THE TASK>
Only those lines in the data below from the line containing "# Depth between" through the line containing "path_buffers = 0", both included, should be restated word for word.

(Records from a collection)
*** Block opens ***

File: config.mk
export PLATFORM = sky130hd
export DESIGN_NAME = seq_multiplier
export DESIGN_NICKNAME = d
export VERILOG_FILES = /design/src/rtl/seq_multiplier.sv
export SDC_FILE = /design/constraint.sdc
export NUM_CORES = 1
export LEC_CHECK = 0
export ABC_AREA = 1
export CORE_MARGIN = 2
export CORE_UTILIZATION = 30
export CTS_BUF_LIST = sky130_fd_sc_hd__clkbuf_4 sky130_fd_sc_hd__clkbuf_8
export DETAILED_ROUTE_END_ITERATION = 6
export PLACE_DENSITY_LB_ADDON = 0.12
export SYNTH_ARGS = -nofsm -noshare
export SYNTH_HDL_FRONTEND = slang
export SYNTH_SLANG_ARGS = --single-unit
File: constraint.sdc
create_clock -name i_clock -period 3.3 [get_ports i_clock]
set_input_delay 0.66 -clock i_clock [delete_from_list [all_inputs] [get_ports i_clock]]
set_output_delay 0.66 -clock i_clock [all_outputs]
set_load 0.05 [all_outputs]
File: src/rtl/seq_multiplier.sv
// seq_multiplier: shift-add multiplier with signed/unsigned mode and start/busy/finished handshake; optional SEQ_MULTIPLIER_EARLY_EXIT_EN
module seq_multiplier #(
  parameter int BITS = 8
) (
  input  logic              i_clock,
  input  logic              i_reset,
  input  logic              i_start,
  input  logic              i_signed,
  input  logic [BITS-1:0]   i_multiplicand,
  input  logic [BITS-1:0]   i_multiplier,
  output logic              o_busy,
  output logic              o_finished,
  output logic [2*BITS-1:0] o_product
);
  localparam int CW = $clog2(BITS + 1);
  typedef enum logic [1:0] {IDLE, RUN, FIX} state_t;
  state_t state_q, state_d;
  logic [2*BITS-1:0] mcand_q, mcand_d, acc_q, acc_d, product_q, product_d;
  logic [BITS-1:0] mplier_q, mplier_d, a_mag, b_mag;
  logic [CW-1:0] cnt_q, cnt_d;
  logic neg_q, neg_d, fin_q, fin_d, last;
  assign a_mag = (i_signed & i_multiplicand[BITS-1]) ? -i_multiplicand : i_multiplicand;
  assign b_mag = (i_signed & i_multiplier[BITS-1]) ? -i_multiplier : i_multiplier;
`ifdef SEQ_MULTIPLIER_EARLY_EXIT_EN
  assign last = (cnt_q == CW'(1)) | (mplier_q[BITS-1:1] == '0);
`else
  assign last = cnt_q == CW'(1);
`endif
  // next-state: accept in IDLE, one multiplier bit per RUN cycle, sign correction in FIX
  always_comb begin
    state_d   = state_q;
    mcand_d   = mcand_q;
    mplier_d  = mplier_q;
    acc_d     = acc_q;
    cnt_d     = cnt_q;
    neg_d     = neg_q;
    product_d = product_q;
    fin_d     = 1'b0;
    if (state_q == IDLE && i_start) begin
      state_d  = RUN;
      mcand_d  = {{BITS{1'b0}}, a_mag};
      mplier_d = b_mag;
      acc_d    = '0;
      cnt_d    = CW'(BITS);
      neg_d    = i_signed & (i_multiplicand[BITS-1] ^ i_multiplier[BITS-1]);
    end else if (state_q == RUN) begin
      acc_d    = mplier_q[0] ? acc_q + mcand_q : acc_q;
      mcand_d  = mcand_q << 1;
      mplier_d = mplier_q >> 1;
      cnt_d    = cnt_q - CW'(1);
      state_d  = last ? FIX : RUN;
    end else if (state_q == FIX) begin
      product_d = neg_q ? -acc_q : acc_q;
      fin_d     = 1'b1;
      state_d   = IDLE;
    end
  end
  // state registers with synchronous reset
  always_ff @(posedge i_clock) begin
    if (i_reset) begin
      state_q   <= IDLE;
      mcand_q   <= '0;
      mplier_q  <= '0;
      acc_q     <= '0;
      cnt_q     <= '0;
      neg_q     <= 1'b0;
      product_q <= '0;
      fin_q     <= 1'b0;
    end else begin
      state_q   <= state_d;
      mcand_q   <= mcand_d;
      mplier_q  <= mplier_d;
      acc_q     <= acc_d;
      cnt_q     <= cnt_d;
      neg_q     <= neg_d;
      product_q <= product_d;
      fin_q     <= fin_d;
    end
  end
  assign o_busy     = state_q != IDLE;
  assign o_finished = fin_q;
  assign o_product  = product_q;
endmodule

# Yosys cells after proc, flatten, opt, wreduce, memory -nomap -nowiden
# Cells that the tools add are included.
[op_classes]
add_sub_neg = 5
n_eq_ne = 3
mux = 14
bitwise_logic = 6
n_reduce_logical = 10
[op_table]
columns = ["operator", "n"]
rows = [
  ["two-way mux 8 bit", 6],
  ["adder 16 bit", 1],
  ["two-way mux 16 bit", 1],
  ["negator 16 bit", 1],
  ["negator 8 bit", 2],
  ["two-way mux 4 bit", 2],
  ["two-way mux 2 bit", 3],
  ["nonzero test 2 bit", 3],
  ["== test 4 x 1 -> 1 bit, second input constant", 1],
  ["subtractor 4 x 1 -> 4 bit, second input constant", 1],
  ["bitwise AND 1 bit", 3],
  ["AND reduction 3 bit", 1],
  ["nonzero test 3 bit", 1],
  ["OR reduction 3 bit", 1],
  ["== test 2 x 1 -> 1 bit, second input constant", 1],
  ["== test 2 bit, second input constant", 1],
  ["logical NOT 2 bit", 1],
  ["two-way mux 1 bit", 2],
  ["NOT 1 bit", 2],
  ["AND reduction 2 bit", 1],
  ["OR reduction 2 bit", 1],
  ["logical AND 1 bit", 1],
  ["bitwise XOR 1 bit", 1],
]
[word_totals]
ff_bits = 64
input_bits = 20
output_inout_bits = 18
word_cells = 49

# Depth between registers and ports, before layout
[depth]
word_depth = 4
ltp_mapped = 12

# Worst setup path after synthesis
# OpenSTA, ideal clock, no wires.
[synth_path]
path_type = "reg-to-reg"
startpoint = "register mcand_q[0]"
endpoint = "register acc_q[8]"
setup_time_ps = 109
t_arrival_ps = 1523
t_required_ps = 3191
slack_ps = 1668
stages_incl_launch_ff = 12
path_buffers = 0
cell_sequence = "dfxtp_1 -> ha_1 -> fa_1 -> nand2_1 -> nand2_1 -> and2_4 -> nand2_1 -> nand2_1 -> xnor2_1 -> nand2_1 -> nand2_1 -> inv_1"
[synth_between]
elab_chain_len = 1
[synth_rtl]
columns = ["item", "line_no", "source"]
rows = [
  ["from (decl)", "18", "logic [2*BITS-1:0] mcand_q, mcand_d, acc_q, acc_d, product_q, product_d;"],
  ["from (signal assigned)", "71", "mcand_q <= mcand_d;"],
  ["adder 16 bit", "47", "acc_d = mplier_q[0] ? acc_q + mcand_q : acc_q;"],
  ["to (signal assigned)", "64", "acc_q <= '0;"],
  ["to (signal assigned)", "73", "acc_q <= acc_d;"],
  ["to (decl)", "18", ""],
]
# Every way passes these cells.
# A chain may end at the register's enable or synchronous reset.

# Worst setup path after layout
[layout_path]
startpoint = "register state_q[0]"
endpoint = "output port o_busy"
[layout_between]
elab_chain_len = 1
[layout_rtl]
columns = ["item", "line_no", "source"]
rows = [
  ["from (decl)", "17", "state_t state_q, state_d;"],
  ["from (signal assigned)", "70", "state_q <= state_d;"],
  ["nonzero test 2 bit", "80", "assign o_busy = state_q != IDLE;"],
  ["to (decl)", "11", "output logic o_busy,"],
]
# Every way passes these cells.

==> run_results.csv <==
group,metric,value,unit
outcome,outcome,"finished, final reports clean",
grt,overflow,0,
sta,timing.fmax,392,MHz
logic_synthesis,ys_ff_latch,64,
logic_synthesis,synth_top_area_share,31.1,%
setup_path,crit_chain,"inv_1 -> ha_1 -> inv_1 -> clkdlybuf4s50_1",
floorplan,die_h,121,µm
logic_synthesis,synth.area.top_cells,"dfxtp_1 31%, nand2_1 15%, inv_1 9.3%",
logic_synthesis,synth_top_family_by_area,"simple AND/OR/NAND/NOR gates",
cells_and_area,nets,714,
setup_path,critPathLaunch,"state_q[0]",
routing,wire_per_inst,12.6,µm
routing,drc,0,
setup_path,r2r_start,"mcand_q[0]",
sta,min_period,2.55,ns
setup_path,cpLargestDelayFamily,"buffers and inverters",
setup_path,worst_ep_arrival_time,1.89,ns
floorplan,initial_core_util,30.8,%
setup_path,end_kind,"output port",
sta,setup_tns,0,ns
setup_path,critPathMostFrequentCell,"inv_1",
sta,relSlewSlack,60.3,%
logic_synthesis,yosysUniqueCellTypes,42,
sta,slew_violations,0,
clocking,cts_buffers,9,
sta,hold_viol_final,0,
logic_synthesis,synth_warnings,0,
min_path,hp-start,"mplier_q[7]",
place,hpwlAfterDp,8.37,mm
logic_synthesis,synth_mux_area_share,0,%
logic_synthesis,synth-xor-area-share,2.98,%
power,ir_drop,0.000245,V
setup_path,critical-path-slowest-cell,"clkdlybuf4s50_1",
clocking,clk-insertion-delay-late,0.35,ns
floorplan,boundaryPins,38,
grt,grt_pass1_wl,17.7,mm
sta,setup_viol_count_final,0,
power,p_per_area,520,nW/µm²
cells_and_area,area_growth,18.1,%
routing,drt-total-wl,10.7,mm
routing,vias,3880,
min_path,hold_class,"reg -> reg",
floorplan,core_area,13300,µm²
clocking,cts_max_path_buffers,2,
clocking,cts_tree,"done",
setup_path,critical_path_required,2.64,ns
logic_synthesis,synth_compound_area_share,15.5,%
power,total_leakage_power,2.31,nW
clocking,post_cts_buffers,0,
setup_path,crit_buf_inv,3,
grt,grt_pass1_vias,3641,
clocking,root_buffer,"clkbuf_8",
setup_path,crit_type,"reg -> out",
place,pre_cts_ws,1.09,ns
floorplan,die_w,121,µm
cells_and_area,fillerInstances,1454,
routing,via_per_inst,4.56,
setup_path,cp_max_fo,3,
sta,timing.final.ws_setup,0.750,ns
logic_synthesis,synth_top_cell_by_area,"dfxtp_1",
clocking,ctsHoldBuffers,0,
job,drv_cap,0,
grt,grt_antenna_before_repair,0,
routing,drtIter0Drc,196,
cells_and_area,diodes,0,
place,portBuffers,37,
sta,skew,0.0142,ns
logic_synthesis,syn-cell-area,4120,µm²
routing,final_antenna_net_count,0,
place,gp_congestion,0.795,
setup_path,max_stage_delay,0.80,ns
power,total_power,2.53,mW
grt,grt_start_max_net_pins,33,
logic_synthesis,ys_seq_area_share,31.1,%
logic_synthesis,syn_nets,677,
sta,period_share,77.3,%
grt,grt.total_usage,15.5,%
logic_synthesis,synth_cells,633,
floorplan,fp-row-count,42,
clocking,cts-resized-gates,0,
logic_synthesis,yosys.area_share.simple,30.4,%
floorplan,die_area,14700,µm²
logic_synthesis,synthAdderAreaFrac,7.47,%
routing,dr.pass1.iters,4,
sta,grt_setup_unrepaired,"false",
sta,tightest_slew,0.595,ns
logic_synthesis,synth.avg_cell_area,6.51,µm²
clocking,cts_max_level,3,
clocking,clkSinkCount,64,
clocking,path_clk_slew,0.06,ns
setup_path,setup.worst_path.start_class,"flip-flop",
cells_and_area,drive_gt1_share,7.70,%
==> report_power, final <==
part           internal, mW  switching [mW]
clock                 0.405           0.309
combinational         0.287           0.574
sequential            0.875          0.0767
total                  1.57           0.960
==> layout by cell type, fill, tap and decap left out, types with 7 or more instances in the layout <==
cell type	count
clkbuf_8	11
xor2_1	9
a21oi_1	53
nand2_2	7
nand2_1	167
inv_1	102
ha_1	23
nand3_1	49
dfxtp_1	64
inv_2	9
clkdlybuf4s50_1	37
nor2_1	42
a31oi_1	9
o21ai_0	34
==> worst min-delay path: cells and delay by family, from the launching register on <==
kind | cells | cell delay (ns)
flops | 1 | 0.31
simple gates | 1 | 0.06
compound gates | 1 | 0.05
==> per-layer routing <==
metal	share of wire (%)	global-route usage, %	routed length, µm	up-vias
li1	-	-	-	2095
met1	54	21.9	5790	1727
met2	42	23.4	4460	52
met3	3.2	3.10	339	6
met4	1.0	5.03	111	0
met5	0	0	0	-
==> worst paths after layout <==
kind,to,slack [ns],cells past startpoint
setup reg to reg,acc_q[10],1.37,12
setup / recovery,o_busy,0.75,4
hold / removal,mplier_q[7],0.47,2
hold reg to reg,mplier_q[7],0.47,2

*** Block closes ***

RESPONSE FOR THIS EXERCISE>
# Depth between registers and ports, before layout
[depth]
word_depth = 4
ltp_mapped = 12

# Worst setup path after synthesis
# OpenSTA, ideal clock, no wires.
[synth_path]
path_type = "reg-to-reg"
startpoint = "register mcand_q[0]"
endpoint = "register acc_q[8]"
setup_time_ps = 109
t_arrival_ps = 1523
t_required_ps = 3191
slack_ps = 1668
stages_incl_launch_ff = 12
path_buffers = 0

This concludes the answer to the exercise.